[Stored items]
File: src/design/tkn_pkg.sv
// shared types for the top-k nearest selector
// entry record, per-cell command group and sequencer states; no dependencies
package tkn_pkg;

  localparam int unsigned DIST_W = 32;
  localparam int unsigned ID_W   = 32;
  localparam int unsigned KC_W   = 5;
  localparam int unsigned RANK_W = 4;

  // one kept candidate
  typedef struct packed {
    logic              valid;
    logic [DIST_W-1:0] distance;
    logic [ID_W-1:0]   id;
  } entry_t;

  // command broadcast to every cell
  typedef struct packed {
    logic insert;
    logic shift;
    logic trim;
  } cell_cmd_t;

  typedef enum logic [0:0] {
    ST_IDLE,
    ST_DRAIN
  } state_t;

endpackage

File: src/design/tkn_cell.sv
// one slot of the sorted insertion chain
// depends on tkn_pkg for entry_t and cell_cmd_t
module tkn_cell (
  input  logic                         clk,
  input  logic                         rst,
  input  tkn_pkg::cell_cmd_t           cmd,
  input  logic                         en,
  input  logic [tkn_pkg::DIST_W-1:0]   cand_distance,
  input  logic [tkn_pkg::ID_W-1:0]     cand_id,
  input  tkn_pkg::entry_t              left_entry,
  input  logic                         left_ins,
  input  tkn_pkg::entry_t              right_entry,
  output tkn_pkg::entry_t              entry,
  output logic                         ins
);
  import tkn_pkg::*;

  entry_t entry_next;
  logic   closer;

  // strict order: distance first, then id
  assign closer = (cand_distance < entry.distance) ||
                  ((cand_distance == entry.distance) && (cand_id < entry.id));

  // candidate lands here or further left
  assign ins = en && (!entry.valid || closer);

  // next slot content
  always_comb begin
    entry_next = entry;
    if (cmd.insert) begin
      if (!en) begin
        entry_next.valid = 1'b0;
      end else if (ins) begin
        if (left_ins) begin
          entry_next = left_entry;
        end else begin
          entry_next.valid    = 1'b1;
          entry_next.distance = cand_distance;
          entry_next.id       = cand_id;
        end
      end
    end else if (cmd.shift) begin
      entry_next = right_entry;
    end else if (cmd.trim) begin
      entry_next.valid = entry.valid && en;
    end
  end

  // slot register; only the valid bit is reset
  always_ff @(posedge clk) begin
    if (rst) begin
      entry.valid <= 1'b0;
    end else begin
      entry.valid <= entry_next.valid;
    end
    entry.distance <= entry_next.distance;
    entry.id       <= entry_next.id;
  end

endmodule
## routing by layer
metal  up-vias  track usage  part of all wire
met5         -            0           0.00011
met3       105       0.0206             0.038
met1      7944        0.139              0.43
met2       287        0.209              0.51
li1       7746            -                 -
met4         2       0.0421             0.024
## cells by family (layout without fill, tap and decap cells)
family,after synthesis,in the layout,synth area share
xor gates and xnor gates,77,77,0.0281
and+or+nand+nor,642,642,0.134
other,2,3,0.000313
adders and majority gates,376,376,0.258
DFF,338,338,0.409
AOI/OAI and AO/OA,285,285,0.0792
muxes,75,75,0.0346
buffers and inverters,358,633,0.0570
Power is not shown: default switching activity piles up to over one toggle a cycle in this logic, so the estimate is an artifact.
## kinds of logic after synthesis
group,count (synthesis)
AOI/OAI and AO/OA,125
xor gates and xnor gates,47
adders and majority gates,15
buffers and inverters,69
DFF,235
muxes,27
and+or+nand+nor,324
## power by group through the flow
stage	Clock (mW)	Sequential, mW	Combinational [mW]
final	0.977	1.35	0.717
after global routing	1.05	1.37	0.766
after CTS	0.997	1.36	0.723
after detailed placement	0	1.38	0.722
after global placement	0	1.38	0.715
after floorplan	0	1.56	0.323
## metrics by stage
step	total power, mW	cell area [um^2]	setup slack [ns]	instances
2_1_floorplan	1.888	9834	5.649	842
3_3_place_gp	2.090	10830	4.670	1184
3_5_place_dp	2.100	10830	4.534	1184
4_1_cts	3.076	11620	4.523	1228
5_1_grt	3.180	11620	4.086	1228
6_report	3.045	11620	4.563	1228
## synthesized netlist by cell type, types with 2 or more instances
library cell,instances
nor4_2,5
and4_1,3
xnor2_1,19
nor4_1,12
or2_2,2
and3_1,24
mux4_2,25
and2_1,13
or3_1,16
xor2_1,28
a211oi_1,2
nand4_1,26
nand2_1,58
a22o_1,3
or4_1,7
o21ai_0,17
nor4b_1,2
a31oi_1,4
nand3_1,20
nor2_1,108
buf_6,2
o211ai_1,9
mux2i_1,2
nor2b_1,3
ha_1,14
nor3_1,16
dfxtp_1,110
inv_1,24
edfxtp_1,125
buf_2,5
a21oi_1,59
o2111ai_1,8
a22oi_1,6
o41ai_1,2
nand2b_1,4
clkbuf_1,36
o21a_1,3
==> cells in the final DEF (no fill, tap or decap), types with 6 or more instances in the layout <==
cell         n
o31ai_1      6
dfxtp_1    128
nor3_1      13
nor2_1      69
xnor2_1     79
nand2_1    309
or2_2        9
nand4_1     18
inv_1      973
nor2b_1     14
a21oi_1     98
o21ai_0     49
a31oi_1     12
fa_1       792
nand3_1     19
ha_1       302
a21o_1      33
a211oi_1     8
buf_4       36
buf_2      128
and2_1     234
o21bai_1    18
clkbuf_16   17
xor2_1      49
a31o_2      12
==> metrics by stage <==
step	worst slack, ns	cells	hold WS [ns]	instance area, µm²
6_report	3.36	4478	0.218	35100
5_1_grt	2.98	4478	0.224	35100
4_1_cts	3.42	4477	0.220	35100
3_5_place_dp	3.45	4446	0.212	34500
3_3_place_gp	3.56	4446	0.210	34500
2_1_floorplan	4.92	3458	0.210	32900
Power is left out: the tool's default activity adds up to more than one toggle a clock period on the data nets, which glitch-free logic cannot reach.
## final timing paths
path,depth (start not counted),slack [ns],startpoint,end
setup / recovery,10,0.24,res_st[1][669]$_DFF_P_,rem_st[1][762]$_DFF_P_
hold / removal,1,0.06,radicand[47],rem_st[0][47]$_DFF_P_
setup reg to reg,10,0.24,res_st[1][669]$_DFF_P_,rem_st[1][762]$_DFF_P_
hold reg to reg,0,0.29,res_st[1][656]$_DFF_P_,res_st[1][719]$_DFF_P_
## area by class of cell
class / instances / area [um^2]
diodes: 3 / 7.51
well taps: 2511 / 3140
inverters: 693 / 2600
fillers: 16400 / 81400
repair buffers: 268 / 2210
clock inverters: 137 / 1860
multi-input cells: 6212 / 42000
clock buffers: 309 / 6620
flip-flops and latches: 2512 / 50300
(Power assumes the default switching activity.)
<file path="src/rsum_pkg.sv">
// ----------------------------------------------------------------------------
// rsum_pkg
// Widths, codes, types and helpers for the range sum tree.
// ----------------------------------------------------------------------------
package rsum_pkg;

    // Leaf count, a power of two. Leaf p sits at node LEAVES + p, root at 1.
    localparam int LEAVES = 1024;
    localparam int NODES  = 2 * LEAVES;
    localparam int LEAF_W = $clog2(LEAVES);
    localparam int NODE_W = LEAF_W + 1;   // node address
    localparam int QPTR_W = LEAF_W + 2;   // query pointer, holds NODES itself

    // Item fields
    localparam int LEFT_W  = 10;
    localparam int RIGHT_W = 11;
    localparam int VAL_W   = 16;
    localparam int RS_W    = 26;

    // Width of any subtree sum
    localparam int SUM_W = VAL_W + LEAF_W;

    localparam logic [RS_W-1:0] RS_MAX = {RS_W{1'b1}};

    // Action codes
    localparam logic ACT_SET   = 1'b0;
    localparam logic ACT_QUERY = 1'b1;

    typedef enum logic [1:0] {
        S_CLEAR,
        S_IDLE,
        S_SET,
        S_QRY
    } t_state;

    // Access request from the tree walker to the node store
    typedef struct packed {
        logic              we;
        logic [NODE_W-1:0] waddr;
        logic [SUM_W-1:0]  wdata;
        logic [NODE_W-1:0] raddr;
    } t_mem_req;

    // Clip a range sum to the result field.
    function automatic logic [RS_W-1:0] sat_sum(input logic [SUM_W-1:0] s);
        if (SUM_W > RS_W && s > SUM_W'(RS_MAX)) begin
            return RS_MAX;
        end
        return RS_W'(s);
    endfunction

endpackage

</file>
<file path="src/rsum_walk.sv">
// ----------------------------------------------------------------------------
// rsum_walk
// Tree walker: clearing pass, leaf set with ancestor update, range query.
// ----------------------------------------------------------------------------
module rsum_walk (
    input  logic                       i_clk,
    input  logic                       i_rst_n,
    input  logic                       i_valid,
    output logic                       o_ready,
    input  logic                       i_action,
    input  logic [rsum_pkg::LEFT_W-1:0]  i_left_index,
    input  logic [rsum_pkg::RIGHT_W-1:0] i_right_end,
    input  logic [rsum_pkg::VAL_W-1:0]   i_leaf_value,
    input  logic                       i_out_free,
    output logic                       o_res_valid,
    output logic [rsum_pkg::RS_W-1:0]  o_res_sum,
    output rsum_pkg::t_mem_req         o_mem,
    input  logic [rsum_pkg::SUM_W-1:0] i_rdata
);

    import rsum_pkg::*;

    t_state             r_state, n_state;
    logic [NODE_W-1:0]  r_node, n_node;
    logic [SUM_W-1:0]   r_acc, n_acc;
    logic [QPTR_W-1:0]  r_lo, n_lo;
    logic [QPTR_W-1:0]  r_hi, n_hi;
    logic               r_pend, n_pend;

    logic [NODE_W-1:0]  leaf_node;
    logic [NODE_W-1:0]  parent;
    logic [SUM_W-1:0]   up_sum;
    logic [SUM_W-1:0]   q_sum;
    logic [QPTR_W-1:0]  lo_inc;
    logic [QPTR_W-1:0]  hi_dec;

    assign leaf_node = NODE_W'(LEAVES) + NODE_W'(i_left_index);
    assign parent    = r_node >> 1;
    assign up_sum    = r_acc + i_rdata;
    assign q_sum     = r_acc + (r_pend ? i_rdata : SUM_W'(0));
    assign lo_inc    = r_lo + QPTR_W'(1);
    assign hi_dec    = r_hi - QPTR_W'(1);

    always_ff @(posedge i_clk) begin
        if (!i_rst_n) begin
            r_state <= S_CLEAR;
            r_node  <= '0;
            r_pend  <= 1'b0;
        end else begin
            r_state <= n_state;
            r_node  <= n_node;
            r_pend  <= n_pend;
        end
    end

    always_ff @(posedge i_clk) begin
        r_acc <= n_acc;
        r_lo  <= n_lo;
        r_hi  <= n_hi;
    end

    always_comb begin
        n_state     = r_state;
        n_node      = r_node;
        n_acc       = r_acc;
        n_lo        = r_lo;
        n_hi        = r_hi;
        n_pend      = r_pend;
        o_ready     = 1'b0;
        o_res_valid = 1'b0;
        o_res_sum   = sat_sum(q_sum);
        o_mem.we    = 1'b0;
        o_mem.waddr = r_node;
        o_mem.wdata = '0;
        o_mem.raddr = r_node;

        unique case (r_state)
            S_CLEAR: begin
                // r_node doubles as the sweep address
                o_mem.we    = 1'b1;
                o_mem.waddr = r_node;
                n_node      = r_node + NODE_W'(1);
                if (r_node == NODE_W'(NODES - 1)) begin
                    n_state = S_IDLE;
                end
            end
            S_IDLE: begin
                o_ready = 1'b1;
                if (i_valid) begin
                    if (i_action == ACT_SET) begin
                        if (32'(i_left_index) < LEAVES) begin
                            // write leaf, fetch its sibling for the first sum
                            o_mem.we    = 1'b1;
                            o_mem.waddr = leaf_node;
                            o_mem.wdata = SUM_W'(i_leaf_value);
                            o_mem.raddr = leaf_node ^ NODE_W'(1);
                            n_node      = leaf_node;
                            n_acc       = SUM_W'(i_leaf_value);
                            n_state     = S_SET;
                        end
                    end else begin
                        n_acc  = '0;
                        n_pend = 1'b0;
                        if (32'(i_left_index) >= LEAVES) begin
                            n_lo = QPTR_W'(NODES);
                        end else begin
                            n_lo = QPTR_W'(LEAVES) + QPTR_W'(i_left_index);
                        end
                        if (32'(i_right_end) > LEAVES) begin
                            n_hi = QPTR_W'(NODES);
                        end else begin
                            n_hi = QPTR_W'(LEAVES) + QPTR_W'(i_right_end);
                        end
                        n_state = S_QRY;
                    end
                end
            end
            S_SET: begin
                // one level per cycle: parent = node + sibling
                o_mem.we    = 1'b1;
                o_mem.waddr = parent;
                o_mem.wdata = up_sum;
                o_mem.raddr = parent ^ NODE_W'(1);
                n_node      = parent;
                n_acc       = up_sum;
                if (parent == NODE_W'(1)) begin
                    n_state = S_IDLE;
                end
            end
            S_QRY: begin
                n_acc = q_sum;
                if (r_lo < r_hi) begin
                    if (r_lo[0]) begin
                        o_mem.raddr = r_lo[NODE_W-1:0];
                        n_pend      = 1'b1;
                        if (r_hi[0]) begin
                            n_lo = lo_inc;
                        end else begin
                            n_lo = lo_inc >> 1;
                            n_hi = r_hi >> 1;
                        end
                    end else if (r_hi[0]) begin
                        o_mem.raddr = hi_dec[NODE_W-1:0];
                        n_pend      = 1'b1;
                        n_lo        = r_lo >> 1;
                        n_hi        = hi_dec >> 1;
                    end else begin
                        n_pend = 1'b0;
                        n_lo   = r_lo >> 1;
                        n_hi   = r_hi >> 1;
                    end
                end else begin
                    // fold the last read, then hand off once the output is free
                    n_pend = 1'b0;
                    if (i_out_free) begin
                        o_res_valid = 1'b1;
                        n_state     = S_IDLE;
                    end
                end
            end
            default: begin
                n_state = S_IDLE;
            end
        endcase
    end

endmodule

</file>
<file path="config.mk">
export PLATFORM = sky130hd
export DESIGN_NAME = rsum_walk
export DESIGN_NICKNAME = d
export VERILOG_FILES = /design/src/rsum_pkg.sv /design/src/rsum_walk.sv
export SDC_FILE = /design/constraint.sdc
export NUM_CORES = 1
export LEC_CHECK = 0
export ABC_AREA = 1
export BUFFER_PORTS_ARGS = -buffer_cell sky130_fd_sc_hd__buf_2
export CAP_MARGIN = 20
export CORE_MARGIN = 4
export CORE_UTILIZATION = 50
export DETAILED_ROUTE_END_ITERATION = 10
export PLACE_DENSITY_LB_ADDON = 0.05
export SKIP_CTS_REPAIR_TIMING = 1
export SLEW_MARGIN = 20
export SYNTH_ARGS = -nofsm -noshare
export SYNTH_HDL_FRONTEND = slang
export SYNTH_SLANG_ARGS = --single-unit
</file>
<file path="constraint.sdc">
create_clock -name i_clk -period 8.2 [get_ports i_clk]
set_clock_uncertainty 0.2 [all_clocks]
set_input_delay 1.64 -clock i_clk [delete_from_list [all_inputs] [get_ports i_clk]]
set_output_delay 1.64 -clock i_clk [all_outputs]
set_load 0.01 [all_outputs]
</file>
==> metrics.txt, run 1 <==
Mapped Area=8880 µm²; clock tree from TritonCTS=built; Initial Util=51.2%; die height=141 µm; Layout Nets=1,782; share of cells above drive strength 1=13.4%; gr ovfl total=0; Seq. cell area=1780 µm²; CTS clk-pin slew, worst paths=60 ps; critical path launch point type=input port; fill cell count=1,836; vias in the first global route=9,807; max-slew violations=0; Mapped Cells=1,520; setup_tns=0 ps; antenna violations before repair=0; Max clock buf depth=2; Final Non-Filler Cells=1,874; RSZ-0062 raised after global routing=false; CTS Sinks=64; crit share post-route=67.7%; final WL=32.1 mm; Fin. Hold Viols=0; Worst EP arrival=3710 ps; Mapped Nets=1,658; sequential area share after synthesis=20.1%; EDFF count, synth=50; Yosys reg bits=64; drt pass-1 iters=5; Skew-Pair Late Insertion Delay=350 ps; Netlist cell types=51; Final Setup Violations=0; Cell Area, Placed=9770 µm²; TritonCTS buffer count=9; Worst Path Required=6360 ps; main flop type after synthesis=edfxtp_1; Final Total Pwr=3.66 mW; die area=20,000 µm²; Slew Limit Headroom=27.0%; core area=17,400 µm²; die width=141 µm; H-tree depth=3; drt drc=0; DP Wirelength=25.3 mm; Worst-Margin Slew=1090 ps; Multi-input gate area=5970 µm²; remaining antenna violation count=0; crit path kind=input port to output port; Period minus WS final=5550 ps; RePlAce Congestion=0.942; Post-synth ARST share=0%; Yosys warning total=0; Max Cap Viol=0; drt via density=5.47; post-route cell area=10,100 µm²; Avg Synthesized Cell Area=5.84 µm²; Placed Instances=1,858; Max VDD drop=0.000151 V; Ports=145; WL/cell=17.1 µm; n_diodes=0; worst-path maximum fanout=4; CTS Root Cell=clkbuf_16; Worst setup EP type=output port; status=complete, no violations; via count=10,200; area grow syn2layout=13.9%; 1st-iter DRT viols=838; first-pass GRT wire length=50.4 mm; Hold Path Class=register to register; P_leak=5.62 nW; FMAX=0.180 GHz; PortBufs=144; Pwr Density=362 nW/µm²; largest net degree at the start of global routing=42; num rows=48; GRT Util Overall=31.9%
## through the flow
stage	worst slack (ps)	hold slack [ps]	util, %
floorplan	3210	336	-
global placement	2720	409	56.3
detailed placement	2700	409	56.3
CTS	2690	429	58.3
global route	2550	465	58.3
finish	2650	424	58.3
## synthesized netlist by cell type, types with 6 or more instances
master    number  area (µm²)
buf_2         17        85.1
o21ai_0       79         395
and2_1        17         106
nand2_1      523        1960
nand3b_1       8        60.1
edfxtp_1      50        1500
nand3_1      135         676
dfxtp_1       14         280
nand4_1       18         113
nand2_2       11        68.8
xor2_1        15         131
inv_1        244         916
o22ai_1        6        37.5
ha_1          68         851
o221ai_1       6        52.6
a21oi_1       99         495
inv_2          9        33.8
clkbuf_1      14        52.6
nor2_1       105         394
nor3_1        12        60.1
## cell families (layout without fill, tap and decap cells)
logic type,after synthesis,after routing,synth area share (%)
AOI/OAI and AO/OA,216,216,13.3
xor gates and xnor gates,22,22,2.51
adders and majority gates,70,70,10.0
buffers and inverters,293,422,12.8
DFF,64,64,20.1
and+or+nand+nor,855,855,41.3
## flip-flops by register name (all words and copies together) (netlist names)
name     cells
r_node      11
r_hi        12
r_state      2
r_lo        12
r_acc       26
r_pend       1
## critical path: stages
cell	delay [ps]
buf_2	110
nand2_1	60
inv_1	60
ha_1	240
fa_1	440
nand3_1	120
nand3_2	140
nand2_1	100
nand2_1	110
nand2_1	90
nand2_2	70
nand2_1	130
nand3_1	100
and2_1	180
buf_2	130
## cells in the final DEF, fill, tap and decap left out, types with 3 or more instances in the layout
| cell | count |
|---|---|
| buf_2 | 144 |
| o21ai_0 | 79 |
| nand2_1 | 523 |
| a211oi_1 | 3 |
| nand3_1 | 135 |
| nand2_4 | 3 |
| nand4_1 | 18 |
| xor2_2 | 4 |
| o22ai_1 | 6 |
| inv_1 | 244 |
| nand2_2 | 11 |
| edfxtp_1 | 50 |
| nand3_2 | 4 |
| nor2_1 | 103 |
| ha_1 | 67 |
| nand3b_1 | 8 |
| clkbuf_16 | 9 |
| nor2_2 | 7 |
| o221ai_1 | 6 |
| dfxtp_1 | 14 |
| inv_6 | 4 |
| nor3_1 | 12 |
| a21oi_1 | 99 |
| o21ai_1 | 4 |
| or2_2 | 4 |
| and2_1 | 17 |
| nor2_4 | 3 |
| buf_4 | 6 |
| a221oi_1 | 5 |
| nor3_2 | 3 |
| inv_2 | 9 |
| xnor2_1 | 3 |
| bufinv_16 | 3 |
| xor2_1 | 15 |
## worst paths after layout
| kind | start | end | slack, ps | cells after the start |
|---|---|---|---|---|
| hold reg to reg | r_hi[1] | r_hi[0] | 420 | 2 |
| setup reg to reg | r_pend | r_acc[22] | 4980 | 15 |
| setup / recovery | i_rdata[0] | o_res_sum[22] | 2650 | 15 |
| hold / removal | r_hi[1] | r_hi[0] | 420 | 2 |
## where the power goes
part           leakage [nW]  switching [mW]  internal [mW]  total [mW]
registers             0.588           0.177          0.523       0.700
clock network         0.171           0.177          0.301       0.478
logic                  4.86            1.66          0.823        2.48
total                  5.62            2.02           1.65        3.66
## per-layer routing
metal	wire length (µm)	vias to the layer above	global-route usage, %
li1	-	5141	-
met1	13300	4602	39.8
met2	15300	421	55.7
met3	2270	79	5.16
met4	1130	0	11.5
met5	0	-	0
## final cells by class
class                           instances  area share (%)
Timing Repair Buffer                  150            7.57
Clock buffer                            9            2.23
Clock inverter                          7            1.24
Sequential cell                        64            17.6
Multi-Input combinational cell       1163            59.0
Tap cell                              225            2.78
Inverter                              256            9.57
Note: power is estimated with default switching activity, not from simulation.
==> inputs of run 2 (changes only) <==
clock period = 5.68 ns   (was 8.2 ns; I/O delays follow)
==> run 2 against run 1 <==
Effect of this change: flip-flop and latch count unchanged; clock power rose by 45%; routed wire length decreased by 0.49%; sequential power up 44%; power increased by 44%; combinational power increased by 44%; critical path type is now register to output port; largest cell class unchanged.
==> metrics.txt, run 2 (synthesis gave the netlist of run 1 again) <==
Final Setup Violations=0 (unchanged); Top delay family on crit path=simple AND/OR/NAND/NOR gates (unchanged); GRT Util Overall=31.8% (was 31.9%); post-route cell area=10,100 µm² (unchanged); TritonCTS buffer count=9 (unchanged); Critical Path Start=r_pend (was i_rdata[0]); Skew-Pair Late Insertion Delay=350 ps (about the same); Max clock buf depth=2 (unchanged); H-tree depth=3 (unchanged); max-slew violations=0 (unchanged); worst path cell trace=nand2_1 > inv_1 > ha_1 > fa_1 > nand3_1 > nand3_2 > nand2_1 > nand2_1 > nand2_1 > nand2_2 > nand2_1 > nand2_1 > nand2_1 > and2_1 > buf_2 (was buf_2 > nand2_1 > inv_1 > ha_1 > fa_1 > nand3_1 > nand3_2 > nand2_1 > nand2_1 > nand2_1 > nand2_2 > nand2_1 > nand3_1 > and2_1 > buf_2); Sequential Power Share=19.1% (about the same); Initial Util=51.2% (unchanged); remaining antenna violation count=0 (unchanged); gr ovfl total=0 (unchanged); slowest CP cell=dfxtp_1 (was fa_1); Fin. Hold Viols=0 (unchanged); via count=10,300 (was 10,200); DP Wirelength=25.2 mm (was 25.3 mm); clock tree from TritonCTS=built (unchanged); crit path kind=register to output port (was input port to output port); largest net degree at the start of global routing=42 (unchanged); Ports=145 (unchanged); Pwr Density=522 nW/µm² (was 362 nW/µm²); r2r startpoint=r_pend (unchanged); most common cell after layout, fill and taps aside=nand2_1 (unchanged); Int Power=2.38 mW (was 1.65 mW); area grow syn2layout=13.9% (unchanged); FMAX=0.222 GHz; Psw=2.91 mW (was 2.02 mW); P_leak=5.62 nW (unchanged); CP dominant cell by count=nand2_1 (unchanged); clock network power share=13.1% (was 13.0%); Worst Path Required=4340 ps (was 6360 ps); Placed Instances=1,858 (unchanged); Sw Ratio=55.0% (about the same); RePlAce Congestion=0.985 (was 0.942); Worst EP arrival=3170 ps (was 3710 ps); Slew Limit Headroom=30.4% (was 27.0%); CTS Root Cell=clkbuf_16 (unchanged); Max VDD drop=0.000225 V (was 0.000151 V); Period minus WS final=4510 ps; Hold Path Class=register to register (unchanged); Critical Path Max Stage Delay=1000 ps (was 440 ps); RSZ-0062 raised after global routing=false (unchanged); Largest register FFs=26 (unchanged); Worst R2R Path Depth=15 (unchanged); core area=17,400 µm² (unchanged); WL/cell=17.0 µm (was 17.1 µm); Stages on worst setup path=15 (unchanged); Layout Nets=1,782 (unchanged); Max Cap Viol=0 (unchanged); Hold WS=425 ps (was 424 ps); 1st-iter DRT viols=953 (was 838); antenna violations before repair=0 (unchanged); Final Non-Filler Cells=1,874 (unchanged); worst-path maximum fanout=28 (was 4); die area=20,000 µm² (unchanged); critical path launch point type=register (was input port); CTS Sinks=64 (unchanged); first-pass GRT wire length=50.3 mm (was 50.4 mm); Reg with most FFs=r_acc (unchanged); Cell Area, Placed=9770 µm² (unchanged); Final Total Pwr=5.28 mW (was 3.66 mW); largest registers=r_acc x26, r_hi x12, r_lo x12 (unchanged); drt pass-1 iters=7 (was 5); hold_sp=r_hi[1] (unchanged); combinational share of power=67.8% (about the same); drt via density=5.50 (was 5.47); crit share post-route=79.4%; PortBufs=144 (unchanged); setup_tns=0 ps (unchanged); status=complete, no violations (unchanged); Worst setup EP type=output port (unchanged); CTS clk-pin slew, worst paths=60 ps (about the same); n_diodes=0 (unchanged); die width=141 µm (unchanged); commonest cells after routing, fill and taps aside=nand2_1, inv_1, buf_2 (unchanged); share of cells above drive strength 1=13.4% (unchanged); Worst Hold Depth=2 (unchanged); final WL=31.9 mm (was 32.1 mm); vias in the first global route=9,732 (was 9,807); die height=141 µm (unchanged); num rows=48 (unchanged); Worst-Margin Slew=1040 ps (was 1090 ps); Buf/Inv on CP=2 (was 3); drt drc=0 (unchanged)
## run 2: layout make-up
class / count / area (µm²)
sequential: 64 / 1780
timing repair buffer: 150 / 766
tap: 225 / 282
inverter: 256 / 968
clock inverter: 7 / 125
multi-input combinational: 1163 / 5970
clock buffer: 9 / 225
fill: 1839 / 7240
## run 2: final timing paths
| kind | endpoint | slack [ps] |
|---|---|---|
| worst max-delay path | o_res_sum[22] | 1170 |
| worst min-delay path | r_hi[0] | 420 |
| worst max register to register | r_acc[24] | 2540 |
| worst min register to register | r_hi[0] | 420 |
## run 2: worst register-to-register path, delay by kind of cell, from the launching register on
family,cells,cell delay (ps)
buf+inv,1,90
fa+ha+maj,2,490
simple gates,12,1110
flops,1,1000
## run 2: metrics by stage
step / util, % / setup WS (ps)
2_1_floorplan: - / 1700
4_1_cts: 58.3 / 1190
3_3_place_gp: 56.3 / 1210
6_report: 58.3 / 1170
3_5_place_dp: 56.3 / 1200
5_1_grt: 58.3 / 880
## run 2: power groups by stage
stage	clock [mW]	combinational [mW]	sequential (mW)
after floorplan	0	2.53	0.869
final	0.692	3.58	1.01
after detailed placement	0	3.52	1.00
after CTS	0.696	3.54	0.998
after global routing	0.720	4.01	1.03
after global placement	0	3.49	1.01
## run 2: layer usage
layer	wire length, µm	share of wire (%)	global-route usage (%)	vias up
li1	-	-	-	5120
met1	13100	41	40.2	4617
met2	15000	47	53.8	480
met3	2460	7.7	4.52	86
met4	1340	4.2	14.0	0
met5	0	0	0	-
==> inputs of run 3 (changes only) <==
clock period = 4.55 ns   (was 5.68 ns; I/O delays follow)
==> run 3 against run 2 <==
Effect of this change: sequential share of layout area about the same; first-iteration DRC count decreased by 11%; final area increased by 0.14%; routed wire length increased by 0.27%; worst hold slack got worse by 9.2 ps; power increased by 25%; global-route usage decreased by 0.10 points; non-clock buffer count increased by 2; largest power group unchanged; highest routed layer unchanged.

§ Exercise details: After reading the entries above, state the number of lines that contain the word "toggle", adding nothing else.

§ Response to this task: 2